One of the things that sucked up a week of my evenings this summer was the VAST contest. VAST is a visualization conference, and I had decided to submit to a contest they were hosting. The premise of the contest is to use or develop tools to analyze a dataset and discover the threat. They provided sample datasets, and our job was to look at them and find out what was going on, who were the suspects, and how the social network was organized.
It happens that two of the major pieces of software that I’ve been developing at the lab do exactly that, and I figured it would be a great opportunity to show off the tool and see how well it works. So I downloaded the dataset and promptly forgot about it until one week before the entries were due. Then I worked like mad and submitted at the last possible minute. I was at the lab till 1 or 2am each day that week working on the datasets and my software and tweaking and exploring and writing up my results and putting together video explanations.

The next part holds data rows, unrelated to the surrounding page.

From an optimization exercise on the open Yosys and OpenROAD flow, aimed at small area, a short achievable clock period and few clock cycles; shortcuts taken in it are not production practice. RTL that was checked went through simulation tests only; none was proved equivalent to the original. The RTL of run 1 was laid out without a check of its function. Power figures rest on the tool's default switching activity, not on a simulated workload.

==> flow/design.v, too long to show whole: its modules and the start of the top module <==
// module milestone1: 776 lines
// module m1_fa: 4 lines
// module m1_ha: 4 lines
module milestone1 (
		input logic CLOCK_50_I,
		input logic resetn,
		output logic SRAM_we_n,
		output logic [17:0] SRAM_address,
		output logic [15:0] SRAM_write_data,
		input logic [15:0] SRAM_read_data,
		input logic M1_enable,
		output logic M1_finish
);
  // ...
==> flow/run.sh <==
#!/bin/bash
# synth_recipe.tcl (not shown) runs the flow's synth.tcl, then flattens the netlist and writes it again
# the make line also repeats each setting of config.mk as NAME=value (left out here)
make -C /OpenROAD-flow-scripts/flow DESIGN_CONFIG=/design/flow/config.mk WORK_HOME=/design/flow/orfs CLKGATE_MAP_FILE= SYNTH_SCRIPT=/design/flow/synth_recipe.tcl finish
==> flow/config.mk <==
export PLATFORM = sky130hd
export DESIGN_NAME = milestone1
export DESIGN_NICKNAME = milestone1
export VERILOG_FILES = /design/flow/design.v
export SDC_FILE = /design/flow/constraint.sdc
export NUM_CORES = 4
export LEC_CHECK = 0
export CAP_MARGIN = 20
export CORE_MARGIN = 2
export CORE_UTILIZATION = 40
export PLACE_DENSITY = 0.6
export SLEW_MARGIN = 20
export SYNTH_HIERARCHICAL = 1
export SYNTH_MINIMUM_KEEP_SIZE = 0
==> flow/constraint.sdc <==
create_clock -name core_clock -period 14.0 [get_ports {CLOCK_50_I}]
set_input_delay 2.8000 -clock core_clock [delete_from_list [all_inputs] [get_ports {CLOCK_50_I}]]
set_output_delay 2.8000 -clock core_clock [all_outputs]
set_load 0.01 [all_outputs]
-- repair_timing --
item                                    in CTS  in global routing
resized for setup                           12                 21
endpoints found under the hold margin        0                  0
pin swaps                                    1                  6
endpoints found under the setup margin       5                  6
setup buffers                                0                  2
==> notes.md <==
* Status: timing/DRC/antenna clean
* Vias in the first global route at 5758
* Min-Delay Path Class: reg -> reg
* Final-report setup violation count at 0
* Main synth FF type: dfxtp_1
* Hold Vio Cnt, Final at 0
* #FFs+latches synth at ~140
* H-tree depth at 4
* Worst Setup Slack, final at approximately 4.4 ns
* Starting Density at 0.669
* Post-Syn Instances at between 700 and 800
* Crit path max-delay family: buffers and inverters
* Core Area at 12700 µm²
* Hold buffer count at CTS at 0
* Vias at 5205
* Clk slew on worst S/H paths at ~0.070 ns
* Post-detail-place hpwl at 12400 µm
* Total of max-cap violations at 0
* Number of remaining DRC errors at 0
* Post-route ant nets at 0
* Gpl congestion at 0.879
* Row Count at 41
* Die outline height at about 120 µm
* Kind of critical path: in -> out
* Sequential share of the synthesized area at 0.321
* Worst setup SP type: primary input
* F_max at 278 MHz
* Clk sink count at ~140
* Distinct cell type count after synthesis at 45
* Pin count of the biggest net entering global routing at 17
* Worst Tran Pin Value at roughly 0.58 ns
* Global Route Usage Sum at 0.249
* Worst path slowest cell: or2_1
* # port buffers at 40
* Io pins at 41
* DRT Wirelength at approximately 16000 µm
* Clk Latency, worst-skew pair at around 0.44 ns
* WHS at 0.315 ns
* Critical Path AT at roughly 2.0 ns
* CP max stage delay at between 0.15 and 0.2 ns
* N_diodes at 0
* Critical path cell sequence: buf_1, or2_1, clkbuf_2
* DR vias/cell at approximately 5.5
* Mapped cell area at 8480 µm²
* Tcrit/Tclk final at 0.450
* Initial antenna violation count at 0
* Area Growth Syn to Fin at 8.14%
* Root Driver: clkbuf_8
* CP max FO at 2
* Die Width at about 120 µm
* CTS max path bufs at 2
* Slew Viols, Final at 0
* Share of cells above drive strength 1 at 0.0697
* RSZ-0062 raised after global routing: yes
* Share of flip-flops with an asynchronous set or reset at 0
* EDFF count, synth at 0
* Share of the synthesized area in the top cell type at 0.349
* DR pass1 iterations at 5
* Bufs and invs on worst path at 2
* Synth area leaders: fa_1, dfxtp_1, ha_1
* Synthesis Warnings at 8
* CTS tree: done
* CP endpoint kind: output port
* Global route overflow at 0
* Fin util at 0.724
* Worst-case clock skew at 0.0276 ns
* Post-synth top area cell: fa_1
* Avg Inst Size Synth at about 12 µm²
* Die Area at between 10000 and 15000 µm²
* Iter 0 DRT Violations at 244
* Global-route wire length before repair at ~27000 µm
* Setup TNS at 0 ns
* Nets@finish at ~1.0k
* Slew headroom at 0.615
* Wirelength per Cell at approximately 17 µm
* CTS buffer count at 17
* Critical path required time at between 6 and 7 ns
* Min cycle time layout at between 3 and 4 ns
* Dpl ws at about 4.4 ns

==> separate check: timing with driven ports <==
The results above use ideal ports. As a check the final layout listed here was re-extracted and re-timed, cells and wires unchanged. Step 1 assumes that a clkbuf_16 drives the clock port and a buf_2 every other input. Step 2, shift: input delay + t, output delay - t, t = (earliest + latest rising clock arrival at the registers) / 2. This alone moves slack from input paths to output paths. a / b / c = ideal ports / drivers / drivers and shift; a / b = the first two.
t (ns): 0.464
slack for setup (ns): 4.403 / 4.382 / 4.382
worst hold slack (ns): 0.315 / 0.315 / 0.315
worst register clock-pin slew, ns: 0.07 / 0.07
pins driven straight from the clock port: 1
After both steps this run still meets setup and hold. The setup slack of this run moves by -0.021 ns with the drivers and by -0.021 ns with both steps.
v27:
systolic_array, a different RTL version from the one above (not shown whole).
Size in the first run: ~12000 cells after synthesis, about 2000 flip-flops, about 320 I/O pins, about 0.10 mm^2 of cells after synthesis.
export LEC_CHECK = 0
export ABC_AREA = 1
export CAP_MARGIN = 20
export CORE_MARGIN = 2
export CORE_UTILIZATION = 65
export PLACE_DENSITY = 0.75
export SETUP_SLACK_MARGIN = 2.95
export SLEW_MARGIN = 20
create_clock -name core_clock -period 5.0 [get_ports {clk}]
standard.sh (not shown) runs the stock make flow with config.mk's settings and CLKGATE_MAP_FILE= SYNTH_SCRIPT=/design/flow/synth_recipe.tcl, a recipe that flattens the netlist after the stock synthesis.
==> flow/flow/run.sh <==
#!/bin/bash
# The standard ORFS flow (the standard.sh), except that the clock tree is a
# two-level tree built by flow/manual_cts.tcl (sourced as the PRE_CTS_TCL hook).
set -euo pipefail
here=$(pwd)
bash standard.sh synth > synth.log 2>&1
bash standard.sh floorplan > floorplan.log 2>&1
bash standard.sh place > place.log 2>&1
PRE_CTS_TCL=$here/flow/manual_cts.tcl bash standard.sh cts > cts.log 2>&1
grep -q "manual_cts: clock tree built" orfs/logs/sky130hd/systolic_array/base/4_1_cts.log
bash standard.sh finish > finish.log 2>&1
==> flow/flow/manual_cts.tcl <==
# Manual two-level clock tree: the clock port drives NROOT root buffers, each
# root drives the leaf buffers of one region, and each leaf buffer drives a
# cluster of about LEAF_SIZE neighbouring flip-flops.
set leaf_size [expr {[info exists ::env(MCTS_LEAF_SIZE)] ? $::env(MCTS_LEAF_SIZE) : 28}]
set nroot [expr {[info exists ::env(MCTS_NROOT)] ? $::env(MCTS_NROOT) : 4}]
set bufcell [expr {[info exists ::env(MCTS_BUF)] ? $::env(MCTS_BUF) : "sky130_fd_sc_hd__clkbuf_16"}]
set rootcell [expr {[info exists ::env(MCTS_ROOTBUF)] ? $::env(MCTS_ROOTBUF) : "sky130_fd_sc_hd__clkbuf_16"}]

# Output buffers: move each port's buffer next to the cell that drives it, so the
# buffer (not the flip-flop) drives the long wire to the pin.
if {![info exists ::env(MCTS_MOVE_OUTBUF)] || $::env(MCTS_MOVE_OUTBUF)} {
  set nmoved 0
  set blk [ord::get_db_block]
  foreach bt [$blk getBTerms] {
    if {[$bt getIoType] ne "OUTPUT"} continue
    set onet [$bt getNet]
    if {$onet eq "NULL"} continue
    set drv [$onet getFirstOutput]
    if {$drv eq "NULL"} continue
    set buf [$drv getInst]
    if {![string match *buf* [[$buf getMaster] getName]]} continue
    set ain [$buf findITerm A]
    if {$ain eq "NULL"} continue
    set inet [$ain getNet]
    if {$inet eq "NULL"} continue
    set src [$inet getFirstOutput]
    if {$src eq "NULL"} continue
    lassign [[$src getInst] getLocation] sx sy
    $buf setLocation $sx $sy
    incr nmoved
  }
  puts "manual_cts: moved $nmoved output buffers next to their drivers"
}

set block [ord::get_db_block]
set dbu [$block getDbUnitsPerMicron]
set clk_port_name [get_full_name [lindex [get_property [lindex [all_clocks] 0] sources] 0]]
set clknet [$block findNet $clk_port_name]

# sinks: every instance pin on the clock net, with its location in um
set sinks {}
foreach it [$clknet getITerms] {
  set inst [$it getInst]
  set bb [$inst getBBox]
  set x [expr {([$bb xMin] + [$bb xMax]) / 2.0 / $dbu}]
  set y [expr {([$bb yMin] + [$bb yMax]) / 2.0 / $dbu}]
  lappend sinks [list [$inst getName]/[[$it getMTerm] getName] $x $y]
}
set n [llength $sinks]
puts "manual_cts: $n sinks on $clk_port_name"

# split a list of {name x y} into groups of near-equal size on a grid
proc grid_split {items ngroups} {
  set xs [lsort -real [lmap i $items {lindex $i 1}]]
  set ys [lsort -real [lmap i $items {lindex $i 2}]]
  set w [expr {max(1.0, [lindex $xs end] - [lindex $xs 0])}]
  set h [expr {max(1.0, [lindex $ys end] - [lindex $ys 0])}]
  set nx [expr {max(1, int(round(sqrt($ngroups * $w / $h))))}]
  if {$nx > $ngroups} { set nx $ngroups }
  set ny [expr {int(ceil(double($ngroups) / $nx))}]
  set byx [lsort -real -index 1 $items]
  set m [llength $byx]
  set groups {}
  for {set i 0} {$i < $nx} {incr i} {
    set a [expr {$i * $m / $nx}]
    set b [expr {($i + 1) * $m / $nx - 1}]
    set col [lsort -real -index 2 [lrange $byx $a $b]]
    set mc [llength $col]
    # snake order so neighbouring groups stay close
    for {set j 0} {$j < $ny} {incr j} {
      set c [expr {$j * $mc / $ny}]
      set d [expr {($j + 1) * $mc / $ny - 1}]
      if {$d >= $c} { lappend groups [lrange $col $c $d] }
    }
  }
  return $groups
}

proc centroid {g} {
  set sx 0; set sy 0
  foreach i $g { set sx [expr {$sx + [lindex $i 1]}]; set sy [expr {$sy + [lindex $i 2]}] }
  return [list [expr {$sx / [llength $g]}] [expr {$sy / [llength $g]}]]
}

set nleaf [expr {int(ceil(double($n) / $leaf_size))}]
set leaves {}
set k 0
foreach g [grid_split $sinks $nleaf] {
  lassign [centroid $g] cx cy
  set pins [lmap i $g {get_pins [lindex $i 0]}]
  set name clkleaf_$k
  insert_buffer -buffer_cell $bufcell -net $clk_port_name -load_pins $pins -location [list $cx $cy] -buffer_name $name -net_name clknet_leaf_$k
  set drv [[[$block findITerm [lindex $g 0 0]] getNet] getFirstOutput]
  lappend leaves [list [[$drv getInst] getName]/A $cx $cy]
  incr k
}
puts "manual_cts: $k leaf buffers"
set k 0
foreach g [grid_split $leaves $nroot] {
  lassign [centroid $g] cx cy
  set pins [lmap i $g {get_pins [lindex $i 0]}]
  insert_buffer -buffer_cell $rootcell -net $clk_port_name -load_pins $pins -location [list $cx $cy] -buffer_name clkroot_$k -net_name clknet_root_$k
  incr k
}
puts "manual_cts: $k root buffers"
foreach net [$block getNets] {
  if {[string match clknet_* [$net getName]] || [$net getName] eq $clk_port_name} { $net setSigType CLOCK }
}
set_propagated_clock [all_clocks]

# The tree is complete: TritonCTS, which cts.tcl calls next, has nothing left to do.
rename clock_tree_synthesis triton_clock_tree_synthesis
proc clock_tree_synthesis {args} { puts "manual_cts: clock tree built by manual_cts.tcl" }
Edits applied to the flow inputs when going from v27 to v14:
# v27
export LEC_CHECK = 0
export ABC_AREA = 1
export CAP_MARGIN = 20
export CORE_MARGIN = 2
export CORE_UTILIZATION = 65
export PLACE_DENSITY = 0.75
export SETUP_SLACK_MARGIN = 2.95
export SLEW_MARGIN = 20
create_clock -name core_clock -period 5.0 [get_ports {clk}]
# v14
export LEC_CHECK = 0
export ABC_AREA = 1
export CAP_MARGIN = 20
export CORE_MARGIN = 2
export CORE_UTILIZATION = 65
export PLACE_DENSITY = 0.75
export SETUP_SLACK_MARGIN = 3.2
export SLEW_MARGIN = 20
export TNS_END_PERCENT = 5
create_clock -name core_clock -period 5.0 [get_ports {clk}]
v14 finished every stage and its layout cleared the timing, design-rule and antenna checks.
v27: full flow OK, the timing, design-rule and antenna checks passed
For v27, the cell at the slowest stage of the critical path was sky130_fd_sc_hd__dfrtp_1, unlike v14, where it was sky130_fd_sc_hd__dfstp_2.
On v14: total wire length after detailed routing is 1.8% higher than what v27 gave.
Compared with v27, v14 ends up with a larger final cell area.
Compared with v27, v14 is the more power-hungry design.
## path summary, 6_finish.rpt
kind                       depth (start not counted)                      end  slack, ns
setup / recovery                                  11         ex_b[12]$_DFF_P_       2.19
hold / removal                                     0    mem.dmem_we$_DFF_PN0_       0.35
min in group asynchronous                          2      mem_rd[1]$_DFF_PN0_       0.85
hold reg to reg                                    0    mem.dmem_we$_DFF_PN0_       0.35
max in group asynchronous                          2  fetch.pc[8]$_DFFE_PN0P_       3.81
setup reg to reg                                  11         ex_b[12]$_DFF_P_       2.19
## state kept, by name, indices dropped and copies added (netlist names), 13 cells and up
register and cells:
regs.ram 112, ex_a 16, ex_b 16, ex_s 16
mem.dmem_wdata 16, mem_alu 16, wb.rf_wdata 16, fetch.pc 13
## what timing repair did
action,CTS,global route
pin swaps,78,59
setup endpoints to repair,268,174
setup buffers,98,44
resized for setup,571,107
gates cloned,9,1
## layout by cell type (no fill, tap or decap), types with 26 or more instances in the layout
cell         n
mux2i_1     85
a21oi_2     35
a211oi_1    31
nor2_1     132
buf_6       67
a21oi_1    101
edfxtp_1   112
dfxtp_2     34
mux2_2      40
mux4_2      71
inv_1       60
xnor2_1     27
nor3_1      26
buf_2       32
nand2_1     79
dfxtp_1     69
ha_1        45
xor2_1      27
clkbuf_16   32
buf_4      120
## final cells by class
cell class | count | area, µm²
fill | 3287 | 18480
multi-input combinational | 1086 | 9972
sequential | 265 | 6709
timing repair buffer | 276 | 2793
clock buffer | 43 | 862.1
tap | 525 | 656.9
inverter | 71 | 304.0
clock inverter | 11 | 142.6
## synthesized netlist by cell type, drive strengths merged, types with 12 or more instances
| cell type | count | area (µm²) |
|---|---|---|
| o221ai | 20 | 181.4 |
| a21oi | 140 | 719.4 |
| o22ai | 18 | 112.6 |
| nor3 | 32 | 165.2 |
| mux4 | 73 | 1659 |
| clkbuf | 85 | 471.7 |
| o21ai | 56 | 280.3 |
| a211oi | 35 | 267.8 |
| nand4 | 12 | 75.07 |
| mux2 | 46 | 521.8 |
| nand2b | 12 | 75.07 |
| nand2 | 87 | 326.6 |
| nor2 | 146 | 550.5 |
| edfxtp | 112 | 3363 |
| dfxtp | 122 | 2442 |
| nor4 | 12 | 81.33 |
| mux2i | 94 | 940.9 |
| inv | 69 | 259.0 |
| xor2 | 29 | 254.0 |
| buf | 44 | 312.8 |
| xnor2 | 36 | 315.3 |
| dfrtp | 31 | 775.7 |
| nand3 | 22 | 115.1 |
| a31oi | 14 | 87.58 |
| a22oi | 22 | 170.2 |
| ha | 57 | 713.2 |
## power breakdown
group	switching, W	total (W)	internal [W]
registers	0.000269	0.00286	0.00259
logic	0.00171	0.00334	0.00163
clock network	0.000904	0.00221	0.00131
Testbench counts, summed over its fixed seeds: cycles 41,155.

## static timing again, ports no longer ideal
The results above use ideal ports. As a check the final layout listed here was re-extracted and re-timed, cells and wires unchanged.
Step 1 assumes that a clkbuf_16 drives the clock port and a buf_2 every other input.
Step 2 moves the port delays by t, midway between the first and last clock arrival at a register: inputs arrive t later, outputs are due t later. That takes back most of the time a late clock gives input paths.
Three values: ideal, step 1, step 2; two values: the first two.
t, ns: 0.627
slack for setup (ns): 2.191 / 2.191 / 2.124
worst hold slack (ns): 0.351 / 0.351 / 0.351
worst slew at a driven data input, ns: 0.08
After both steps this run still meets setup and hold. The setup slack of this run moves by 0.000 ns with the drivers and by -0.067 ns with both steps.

The contest was divided into four completely separate challenges. The first had to do with edits to a wiki page. We were given a fake wiki page and all the edits to it and were told to look at the edits and determine who was on what team, and if any of the teams had any malicious intent. I used one of my programs first to filter out a lot of the junk edits and grammar fixes and spam, then filtered by number of contributions to find out who were the key players. Then I read through the conversations and split the teams up by who was arguing with each other, eventually coming up with a pair of teams. It was a lot more complex than that, but that was the gist.
The second challenge was migrant boats. We were given an XML file that contained fake coast guard interdictions, where boats bound for the Florida coast were stopped by the Coast Guard. There was a lot of metadata associated with the interdictions. For this one, I used a custom Google Map to plot the interdictions, then had a slider bar that showed me where they were taking place over time. I also used color coded markers to show me the kinds of boats used, the number of deaths, where they landed, and other interesting statistics.
The third challenge was cell phone calls. For this one we were given a list of cell phone records that included from, to, tower, date, and duration. We had to figure out who was who by the calls they made, and determine the whole network and who was doing what just from that data. I came up with some interesting results using color-coded tables and my network graphing tool. I also was able to plot the calls on a timeline and showed how some people appeared to be on conference calls because they overlapped their calls a lot.
The final challenge was my favorite, and the one on which I spent the most time. I had to write a lot more software for this one, too. We were given a fake building and fake locations of the occupants of the building over time. We had to look at the data to determine what happened when, who was a suspect, who was a witness, who was a casualty, and anything else interesting. I wrote software that let the user choose which people to watch and over what time period, so you could scroll around and see interesting things. Here’s a picture of it:
If you want to see my whole entry for the contest, you can go here: http://www.bobbaddeley.com/vast08/. Each of the sections has my evaluation as well as a video of me describing how I approached the problem. In the end I didn’t win any awards, but I was the only applicant from PNNL, and I think I was the only team that was a single person. I think I’ll be a lot more prepared for next year, and I fully intend to win some awards.